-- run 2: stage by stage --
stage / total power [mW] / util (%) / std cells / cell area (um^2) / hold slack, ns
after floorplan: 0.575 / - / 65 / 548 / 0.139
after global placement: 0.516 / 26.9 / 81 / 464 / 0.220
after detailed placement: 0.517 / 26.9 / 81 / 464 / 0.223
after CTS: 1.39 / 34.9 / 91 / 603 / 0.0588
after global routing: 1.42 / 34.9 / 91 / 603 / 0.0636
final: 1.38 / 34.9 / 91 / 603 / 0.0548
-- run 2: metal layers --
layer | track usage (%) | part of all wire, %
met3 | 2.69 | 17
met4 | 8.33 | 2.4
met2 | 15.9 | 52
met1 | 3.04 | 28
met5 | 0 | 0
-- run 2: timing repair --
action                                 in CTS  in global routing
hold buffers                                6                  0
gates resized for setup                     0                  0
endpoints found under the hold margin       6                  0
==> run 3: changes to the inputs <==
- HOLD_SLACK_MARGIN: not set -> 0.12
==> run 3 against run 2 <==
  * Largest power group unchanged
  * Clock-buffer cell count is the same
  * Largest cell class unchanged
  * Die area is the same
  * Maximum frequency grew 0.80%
<file path="config.mk">
export PLATFORM = sky130hd
export DESIGN_NAME = ddr3_ddl_top
export DESIGN_NICKNAME = d
export VERILOG_FILES = /design/src/hdl/ddr3_cmd_pkg.sv /design/src/hdl/ddr3_data_pkg.sv /design/src/hdl/ddr3_delay_timer.sv /design/src/hdl/ddr3_burst_path.sv /design/src/hdl/ddr3_cmd_fsm.sv /design/src/hdl/ddr3_ddl_top.sv
export VERILOG_INCLUDE_DIRS = /design/src /design/src/hdl
export SDC_FILE = /design/constraint.sdc
export NUM_CORES = 1
export LEC_CHECK = 0
export ABC_CLOCK_PERIOD_IN_PS = 2430
export BUFFER_PORTS_ARGS = -buffer_cell sky130_fd_sc_hd__buf_2
export CORE_ASPECT_RATIO = 2
export CORE_MARGIN = 1
export CORE_UTILIZATION = 41
export DETAILED_ROUTE_END_ITERATION = 12
export GPL_TIMING_DRIVEN = 0
export PLACE_DENSITY = 0.89
export SYNTH_ARGS = -nofsm -noshare
export SYNTH_HDL_FRONTEND = slang
export SYNTH_SLANG_ARGS = --single-unit
</file>
<file path="constraint.sdc">
create_clock -name clock -period 2.43 [get_ports clock]
set_input_delay 0.243 -clock clock [delete_from_list [all_inputs] [get_ports clock]]
set_output_delay 0.243 -clock clock [all_outputs]
set_load 0.05 [all_outputs]
</file>
<file path="src/hdl/ddr3_params.svh">
`ifndef DDR3_PARAMS_SVH
`define DDR3_PARAMS_SVH

// Address and data path widths
`define DDR_ROW_BITS 13
`define DDR_BANK_BITS 3
`define DFI_DATA_BITS 32
`define DFI_MASK_BITS 4

// CAS write latency and CAS latency, in controller clock cycles
`define DDR_CWL 6
`define DDR_CL 6

// Register stages inside the PHY on the data paths
`define PHY_WR_LATENCY 1
`define PHY_RD_LATENCY 1

// BL8 takes four clock cycles at double data rate
`define BURST_CYCLES 4

// Command timing, in cycles that ctl_rdy_o stays low after acceptance

// Wait from clock enable to the first command
`define T_INIT 5
// Activate to read or write
`define T_RCD 3
// Precharge to activate
`define T_RP 2
// Refresh cycle time
`define T_RFC 11
// Mode register set to next command
`define T_MRD 4
// Read to read, write to write
`define T_CCD 4
// Read to write turnaround
`define T_RTW 6
// Write to read turnaround, includes write recovery
`define T_WTR 18
// Read and write with auto-precharge, until the bank is idle again
`define T_RDA 12
`define T_WRA 14
// Initial ZQ calibration
`define T_ZQINIT 512

// Wide enough for T_ZQINIT
`define TIMER_BITS 10

`endif

</file>
<file path="src/hdl/ddr3_cmd_pkg.sv">
`default_nettype none

`include "ddr3_params.svh"

package ddr3_cmd_pkg;

  // RAS_n, CAS_n, WE_n as seen on the DDR3 pins
  typedef enum logic [2:0] {
    CMD_MRS  = 3'b000,
    CMD_REF  = 3'b001,
    CMD_PRE  = 3'b010,
    CMD_ACT  = 3'b011,
    CMD_WR   = 3'b100,
    CMD_RD   = 3'b101,
    CMD_ZQCL = 3'b110,
    CMD_NOP  = 3'b111
  } ddr_cmd_e;

  // ST_INIT covers the wait after reset or clock enable
  typedef enum logic [3:0] {
    ST_INIT,
    ST_IDLE,
    ST_ACTV,
    ST_READ,
    ST_WRIT,
    ST_PREC,
    ST_REFR,
    ST_MODE,
    ST_ZQCL
  } ddr_state_e;

  typedef logic [`DDR_ROW_BITS-1:0] row_addr_t;
  typedef logic [`DDR_BANK_BITS-1:0] bank_t;

  typedef struct packed {
    ddr_cmd_e  cmd;
    bank_t     bank;
    row_addr_t addr;
  } dfi_cmd_t;

  typedef logic [`TIMER_BITS-1:0] delay_t;

endpackage

`default_nettype wire

</file>
<file path="src/hdl/ddr3_data_pkg.sv">
`default_nettype none

`include "ddr3_params.svh"

package ddr3_data_pkg;

  // One DFI data word, half of the BL8 burst beat pair per clock
  typedef logic [`DFI_DATA_BITS-1:0] dfi_data_t;

  // Byte mask, high masks the byte
  typedef logic [`DFI_MASK_BITS-1:0] dfi_mask_t;

  typedef struct packed {
    dfi_mask_t mask;
    dfi_data_t data;
  } wr_beat_t;

endpackage

`default_nettype wire

</file>
<file path="src/hdl/ddr3_delay_timer.sv">
`timescale 1ns/1ps
`default_nettype none

`include "ddr3_params.svh"

module ddr3_delay_timer (
  input  wire                   clock,
  input  wire                   reset,
  input  wire                   load_i,
  input  ddr3_cmd_pkg::delay_t  delay_i,
  output logic                  expired_o
);

  import ddr3_cmd_pkg::*;

  delay_t count;

  // Reset starts the init wait, so the first ready comes T_INIT cycles later
  always_ff @(posedge clock) begin
    if (reset) begin
      count <= delay_t'(`T_INIT);
    end else if (load_i) begin
      count <= delay_i;
    end else if (count != '0) begin
      count <= count - 1'b1;
    end
  end

  assign expired_o = (count == '0);

  // Commands are only accepted once the previous delay has run out
  a_no_early_load : assert property (@(posedge clock) disable iff (reset)
    load_i |-> expired_o)
    else $error("timer loaded with %0d cycles still to run", count);

endmodule

`default_nettype wire

</file>
<file path="src/hdl/ddr3_burst_path.sv">
`timescale 1ns/1ps
`default_nettype none

`include "ddr3_params.svh"

// LATENCY counts from the issue cycle to the first enabled cycle, at least 2
module ddr3_burst_path #(
  parameter int LATENCY = 5
) (
  input  wire   clock,
  input  wire   reset,
  input  wire   issue_i,
  output logic  lead_o,
  output logic  enable_o
);

  localparam int DEPTH = LATENCY - 1;
  localparam int CBITS = $clog2(`BURST_CYCLES + 1);

  logic [DEPTH-1:0] line;
  logic [CBITS-1:0] count;
  logic             reload;

  // Issue pulses travel down the line, several may be in flight
  always_ff @(posedge clock) begin
    if (reset) begin
      line <= '0;
    end else begin
      line <= (line << 1) | DEPTH'(issue_i);
    end
  end

  // A pulse leaving the line opens the window on the next cycle
  assign reload = line[DEPTH-1];

  always_ff @(posedge clock) begin
    if (reset) begin
      count <= '0;
    end else if (reload) begin
      count <= CBITS'(`BURST_CYCLES);
    end else if (count != '0) begin
      count <= count - 1'b1;
    end
  end

  assign enable_o = (count != '0);

  // Window shifted one cycle early, stays unbroken across reloads
  assign lead_o = reload | (count > CBITS'(1));

  a_window_len : assert property (@(posedge clock) disable iff (reset)
    reload ##1 (!reload)[*`BURST_CYCLES] |=> !enable_o)
    else $error("burst window longer than %0d cycles", `BURST_CYCLES);

endmodule

`default_nettype wire

</file>
<file path="src/hdl/ddr3_cmd_fsm.sv">
`timescale 1ns/1ps
`default_nettype none

`include "ddr3_params.svh"

module ddr3_cmd_fsm (
  input  wire                       clock,
  input  wire                       reset,
  input  wire                       cke_i,
  input  wire                       ctl_req_i,
  input  ddr3_cmd_pkg::dfi_cmd_t    ctl_cmd_i,
  output logic                      ctl_rdy_o,
  output logic                      ctl_run_o,
  output ddr3_cmd_pkg::dfi_cmd_t    dfi_cmd_o,
  output logic                      load_o,
  output ddr3_cmd_pkg::delay_t      delay_o,
  input  wire                       expired_i,
  output logic                      write_issue_o,
  output logic                      read_issue_o
);

  import ddr3_cmd_pkg::*;

  ddr_state_e state;
  ddr_state_e state_nxt;
  delay_t     delay_nxt;
  logic       hold;
  logic       accept;
  logic       auto_pre;
  logic       cmd_legal;
  logic       run_q;
  ddr_cmd_e   cmd_q;
  bank_t      bank_q;
  row_addr_t  addr_q;

  // Clock enable low keeps the whole layer in reset
  assign hold = reset | ~cke_i;

  // Ready whenever the timer has run out
  assign ctl_rdy_o = expired_i;
  assign accept    = ctl_req_i & expired_i;
  assign auto_pre  = ctl_cmd_i.addr[10];

  // Run rises together with the first ready
  assign ctl_run_o = run_q | expired_i;

  assign load_o  = accept;
  assign delay_o = delay_nxt;

  // Delay and next state for the requested command
  always_comb begin
    state_nxt = ST_IDLE;
    delay_nxt = '0;
    case (ctl_cmd_i.cmd)
      CMD_ACT: begin
        state_nxt = ST_ACTV;
        delay_nxt = delay_t'(`T_RCD);
      end
      CMD_RD: begin
        if (auto_pre) begin
          delay_nxt = delay_t'(`T_RDA);
        end else begin
          state_nxt = ST_READ;
          delay_nxt = (state == ST_WRIT) ? delay_t'(`T_WTR) : delay_t'(`T_CCD);
        end
      end
      CMD_WR: begin
        if (auto_pre) begin
          delay_nxt = delay_t'(`T_WRA);
        end else begin
          state_nxt = ST_WRIT;
          delay_nxt = (state == ST_READ) ? delay_t'(`T_RTW) : delay_t'(`T_CCD);
        end
      end
      CMD_PRE: begin
        state_nxt = ST_PREC;
        delay_nxt = delay_t'(`T_RP);
      end
      CMD_REF: begin
        state_nxt = ST_REFR;
        delay_nxt = delay_t'(`T_RFC);
      end
      CMD_MRS: begin
        state_nxt = ST_MODE;
        delay_nxt = delay_t'(`T_MRD);
      end
      CMD_ZQCL: begin
        state_nxt = ST_ZQCL;
        delay_nxt = delay_t'(`T_ZQINIT);
      end
      default: begin
        // NOP leaves the memory idle with no wait
        state_nxt = ST_IDLE;
      end
    endcase
  end

  // A command accepted at the end of the init wait is checked as from IDLE
  always_comb begin
    case (state)
      ST_INIT, ST_IDLE: begin
        cmd_legal = ctl_cmd_i.cmd inside {CMD_ACT, CMD_PRE, CMD_REF, CMD_MRS,
                                          CMD_ZQCL, CMD_NOP};
      end
      ST_ACTV, ST_READ, ST_WRIT: cmd_legal = ctl_cmd_i.cmd inside {CMD_RD, CMD_WR, CMD_ACT};
      ST_PREC: cmd_legal = ctl_cmd_i.cmd inside {CMD_ACT, CMD_REF, CMD_NOP};
      ST_REFR: cmd_legal = ctl_cmd_i.cmd inside {CMD_ACT, CMD_REF};
      ST_MODE: cmd_legal = ctl_cmd_i.cmd inside {CMD_MRS, CMD_REF, CMD_PRE, CMD_ZQCL};
      ST_ZQCL: cmd_legal = ctl_cmd_i.cmd inside {CMD_ACT, CMD_REF, CMD_PRE};
      default: cmd_legal = 1'b0;
    endcase
  end

  always_ff @(posedge clock) begin
    if (hold) begin
      state <= ST_INIT;
      run_q <= 1'b0;
      cmd_q <= CMD_NOP;
    end else begin
      cmd_q <= accept ? ctl_cmd_i.cmd : CMD_NOP;
      if (expired_i) begin
        run_q <= 1'b1;
        // No follow-up request means the memory is idle
        state <= ctl_req_i ? state_nxt : ST_IDLE;
      end
    end
  end

  // Bank and address only matter alongside a valid command
  always_ff @(posedge clock) begin
    if (accept) begin
      bank_q <= ctl_cmd_i.bank;
      addr_q <= ctl_cmd_i.addr;
    end
  end

  assign dfi_cmd_o = '{cmd: cmd_q, bank: bank_q, addr: addr_q};

  // Burst windows start from the cycle the command is on the PHY
  assign write_issue_o = (cmd_q == CMD_WR);
  assign read_issue_o  = (cmd_q == CMD_RD);

  // The controller must only send commands allowed by the memory state
  a_cmd_legal : assert property (@(posedge clock) disable iff (hold)
    accept |-> cmd_legal)
    else $error("illegal command %0h in state %s", ctl_cmd_i.cmd, state.name());

endmodule

`default_nettype wire

</file>
<file path="src/hdl/ddr3_ddl_top.sv">
`timescale 1ns/1ps
`default_nettype none

`include "ddr3_params.svh"

module ddr3_ddl_top (
  input  wire                       clock,
  input  wire                       reset,
  input  wire                       ddr_cke_i,

  // Controller command port
  input  wire                       ctl_req_i,
  input  ddr3_cmd_pkg::dfi_cmd_t    ctl_cmd_i,
  output logic                      ctl_rdy_o,
  output logic                      ctl_run_o,

  // Write and read data from and to the controller
  input  ddr3_data_pkg::wr_beat_t   mem_wbeat_i,
  output logic                      mem_wready_o,
  input  wire                       mem_rready_i,
  output logic                      mem_rvalid_o,
  output ddr3_data_pkg::dfi_data_t  mem_rdata_o,

  // PHY side
  output ddr3_cmd_pkg::dfi_cmd_t    dfi_cmd_o,
  output logic                      dfi_wstb_o,
  output logic                      dfi_wren_o,
  output ddr3_data_pkg::wr_beat_t   dfi_wbeat_o,
  output logic                      dfi_rden_o,
  input  wire                       dfi_rvalid_i,
  input  ddr3_data_pkg::dfi_data_t  dfi_rdata_i
);

  import ddr3_cmd_pkg::*;

  logic   ddl_reset;
  logic   load;
  delay_t delay;
  logic   expired;
  logic   write_issue;
  logic   read_issue;

  // Timer and data paths restart whenever clock enable drops
  assign ddl_reset = reset | ~ddr_cke_i;

  ddr3_cmd_fsm u_cmd_fsm (
    .clock         (clock),
    .reset         (reset),
    .cke_i         (ddr_cke_i),
    .ctl_req_i     (ctl_req_i),
    .ctl_cmd_i     (ctl_cmd_i),
    .ctl_rdy_o     (ctl_rdy_o),
    .ctl_run_o     (ctl_run_o),
    .dfi_cmd_o     (dfi_cmd_o),
    .load_o        (load),
    .delay_o       (delay),
    .expired_i     (expired),
    .write_issue_o (write_issue),
    .read_issue_o  (read_issue)
  );

  ddr3_delay_timer u_delay_timer (
    .clock     (clock),
    .reset     (ddl_reset),
    .load_i    (load),
    .delay_i   (delay),
    .expired_o (expired)
  );

  ddr3_burst_path #(
    .LATENCY (`DDR_CWL - `PHY_WR_LATENCY)
  ) wr_path (
    .clock    (clock),
    .reset    (ddl_reset),
    .issue_i  (write_issue),
    .lead_o   (dfi_wstb_o),
    .enable_o (dfi_wren_o)
  );

  // Read strobe comes from the PHY, so no lead is needed here
  ddr3_burst_path #(
    .LATENCY (`DDR_CL - `PHY_RD_LATENCY)
  ) rd_path (
    .clock    (clock),
    .reset    (ddl_reset),
    .issue_i  (read_issue),
    .lead_o   (),
    .enable_o (dfi_rden_o)
  );

  // Data goes straight through, the controller does the buffering
  assign mem_wready_o = dfi_wren_o;
  assign dfi_wbeat_o  = mem_wbeat_i;
  assign mem_rvalid_o = dfi_rvalid_i;
  assign mem_rdata_o  = dfi_rdata_i;

  // Read data cannot be stalled, the controller has to take every beat
  a_no_read_stall : assert property (@(posedge clock) disable iff (ddl_reset)
    mem_rvalid_o |-> mem_rready_i)
    else $error("read data dropped, controller not ready");

endmodule

`default_nettype wire

</file>
==> flow_metrics.py <==
metrics = {
    "yosys": {
        "synth-warning-count": 0,
        "synth.largest_area_cell": "dfxtp_1",
        "synth_seq_cells": 48,
        "syn_nets": 359,
        "ys_types": 47,
        "ys.flop_type": "dfxtp_1",
        "netlist_area_um2": 2540,
        "synth_edf_count": 16,
        "ys_seq_area_share_pct": 44.2,
        "avgSynthCellArea_um2": 9.80,
        "synth.top_cell.area_share_pct": 25.2,
        "synthTopCellsByArea": "dfxtp_1, buf_4, edfxtp_1, ha_1, a21oi_1",
        "synthArstFlopShare_pct": 0,
        "synthCells": 259,
    },
    "global_route": {
        "grt_usage_pct": 18.3,
        "grt_first_pass_wirelength_um": 8980,
        "gr-total-overflow": 0,
        "grt_max_degree": 17,
        "antenna_found_initial": 0,
        "grt_pass1_vias": 2054,
    },
    "route": {
        "drc": 17,
        "dr.pass1.iters": 9,
        "viasPerCell": 5.01,
        "wl_per_cell_um": 13.4,
        "drtIter0Drc": 71,
        "routed_wl_um": 5960,
        "vias": 2235,
        "drtAntennaViolNets": 0,
    },
    "sta": {
        "fin_crit_sh_pct": 91.9,
        "hold_violations": 0,
        "drv_slew": 0,
        "fmax_mhz": 448,
        "rsz0062_at_grt": "no",
        "clock_skew_ns": 0.00537,
        "setup_ws_ns": 0.196,
        "max_slew_margin_pct": 59.2,
        "worst_slew_pin_slew_ns": 0.603,
        "period_needed_ns": 2.23,
        "setup_viol": 0,
    },
    "worst_setup_path": {
        "crit_path_start_kind": "register",
        "path_max_fanout": 10,
        "setup.worst_path.class": "register to output port",
        "arrival_ns": 1.99,
        "cp-end-kind": "output port",
        "critPathRequiredTime_ns": 2.19,
    },
    "final_layout": {
        "multiInputGateArea_um2": 796,
        "fillers": 530,
        "drive_gt1_share_pct": 54.0,
        "area_growth_pct": 33.0,
        "n_antenna_cell": 0,
        "stdcell_count": 446,
        "regArea_um2": 1120,
        "fin_nets": 482,
        "design_area_um2": 3380,
    },
    "clock_network": {
        "path_clk_slew_ns": 0.07,
        "post_cts_buffers": 0,
        "cts_buffer_depth": 2,
        "cts_root_buf": "clkbuf_16",
        "numCtsBuffers": 5,
        "clock_sinks": 48,
        "clock_latency_ns": 0.29,
        "cts_tree": "done",
        "htreeDepth": 2,
    },
    "power": {
        "pwr_density_cell_nw_per_um2": 611,
        "ir_drop_uv": 523,
        "power_w": 0.00206,
        "leakagePower_nw": 1.61,
    },
    "floorplan": {
        "die_area_um2": 6530,
        "die_x_um": 57.6,
        "fp.coreArea_um2": 6010,
        "io_pins": 187,
        "die_h_um": 113,
        "start_util_pct": 42.3,
        "num_rows": 40,
    },
    "flow_run": {
        "maxCapViolations": 0,
    },
    "placement": {
        "portBuffers": 116,
        "place_area_um2": 3200,
        "routabilityCongestion": 0.905,
        "dp_hpwl_um": 4870,
        "place_ws_ns": -0.0482,
        "placedCellCount": 438,
    },
    "run_status": {
        "status": "finished, violations left",
        "violations": "DRC",
    },
    "worst_hold_path": {
        "min_path_type": "primary input to register",
    },
}
## through the flow
stage               utilization (%)  hold slack [ns]  setup TNS, ns
floorplan                         -            0.342              0
global placement               53.2            0.410              0
detailed placement             53.2            0.415         -0.761
CTS                            56.1            0.123              0
global route                   56.2            0.117              0
finish                         56.2            0.128              0
## logic make-up after synthesis
logic type      synth area share, %
fa+ha+maj                      3.45
flops                          44.2
simple gates                   16.2
compound gates                 9.62
buf+inv                        24.7
xor+xnor                       1.04
mux                           0.789
## Yosys cell counts, types with 2 or more instances
| library cell | number |
|---|---|
| nor3_1 | 9 |
| nand4_1 | 3 |
| nand3_1 | 2 |
| and2_1 | 9 |
| clkbuf_1 | 4 |
| nor2b_1 | 2 |
| a21oi_1 | 17 |
| nand2b_1 | 4 |
| xnor2_1 | 2 |
| mux2i_1 | 2 |
| nor2_1 | 15 |
| o21ai_0 | 4 |
| or2_2 | 2 |
| nor4b_1 | 2 |
| or3_1 | 3 |
| edfxtp_1 | 16 |
| a31oi_1 | 3 |
| buf_6 | 2 |
| buf_4 | 70 |
| ha_1 | 7 |
| nand4b_1 | 2 |
| nor3b_1 | 3 |
| o31ai_1 | 2 |
| nand2_1 | 7 |
| inv_1 | 12 |
| o211ai_1 | 3 |
| dfxtp_1 | 32 |
## per-layer routing
metal / track usage [%] / vias to the layer above / wire length [um]
met4: 9.59 / 0 / 160
met2: 34.6 / 175 / 3090
met3: 4.11 / 13 / 645
met1: 17.5 / 987 / 2060
met5: 0 / - / 0
li1: - / 1060 / -
## where the power goes
group          switching, W  total (W)  internal [W]
clock network      0.000297   0.000786      0.000489
registers        0.00000411   0.000836      0.000832
logic              0.000300   0.000442      0.000142
## registers in the layout (all words and copies together), names as in the netlist
name and cells:
u_cmd_fsm.bank_q 3, u_cmd_fsm.cmd_q 3, u_cmd_fsm.state 4, rd_path.line 4
rd_path.count 3, wr_path.count 3, u_cmd_fsm.addr_q 13, u_delay_timer.count 10
wr_path.line 4, u_cmd_fsm.run_q 1
## placed cells by master (no fill, tap or decap), types with 8 or more instances in the layout
| cell | count |
|---|---|
| nor3_1 | 9 |
| inv_1 | 12 |
| dfxtp_1 | 32 |
| buf_2 | 116 |
| buf_4 | 70 |
| and2_1 | 8 |
| nor2_1 | 15 |
| a21oi_1 | 17 |
| edfxtp_1 | 16 |
## path summary, 6_finish.rpt
| check | from | end | slack, ns | cells past startpoint |
|---|---|---|---|---|
| setup / recovery | u_delay_timer.count[0] | ctl_rdy_o | 0.20 | 7 |
| hold / removal | ctl_cmd_i[0] | u_cmd_fsm.addr_q[0] | 0.13 | 1 |
| setup reg to reg | u_delay_timer.count[0] | u_cmd_fsm.bank_q[1] | 0.28 | 7 |
| hold reg to reg | rd_path.line[1] | rd_path.line[2] | 0.43 | 1 |
## critical path, cell delays in order, from the launching register on
cell      delay [ns]
dfxtp_1         0.35
inv_1           0.09
ha_1            0.20
nor3b_2         0.24
nand3_2         0.22
clkinv_2        0.17
buf_6           0.16
buf_2           0.27
## cell type report
class                   count  area share, %
repair buffers            116           17.2
well taps                  63           2.34
flip-flops and latches     48           33.2
multi-input cells         121           23.6
inverters                  13           1.48
clock inverters             3           1.41
plain buffers              77           17.1
clock buffers               5           3.71
## repair_timing
action / CTS / global route
gates cloned: 0 / 0
gates resized for setup: 1 / 1
setup endpoints to repair: 16 / 17
endpoints found under the hold margin: 0 / 0
hold buffers: 0 / 0
pin swaps: 0 / 1
No activity file was read; power rests on OpenSTA's default activity.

==============================

▶ **Problem to solve**: Take exactly the lines from the one containing "- HOLD_SLACK_MARGIN: not set -> 0.12" through the one containing "export VERILOG_FILES = /design/src/hdl/ddr3_cmd_pkg.sv" in the data above, and output them with nothing added.

▶ **Answer to this task**:
- HOLD_SLACK_MARGIN: not set -> 0.12
==> run 3 against run 2 <==
  * Largest power group unchanged
  * Clock-buffer cell count is the same
  * Largest cell class unchanged
  * Die area is the same
  * Maximum frequency grew 0.80%
<file path="config.mk">
export PLATFORM = sky130hd
export DESIGN_NAME = ddr3_ddl_top
export DESIGN_NICKNAME = d
export VERILOG_FILES = /design/src/hdl/ddr3_cmd_pkg.sv /design/src/hdl/ddr3_data_pkg.sv /design/src/hdl/ddr3_delay_timer.sv /design/src/hdl/ddr3_burst_path.sv /design/src/hdl/ddr3_cmd_fsm.sv /design/src/hdl/ddr3_ddl_top.sv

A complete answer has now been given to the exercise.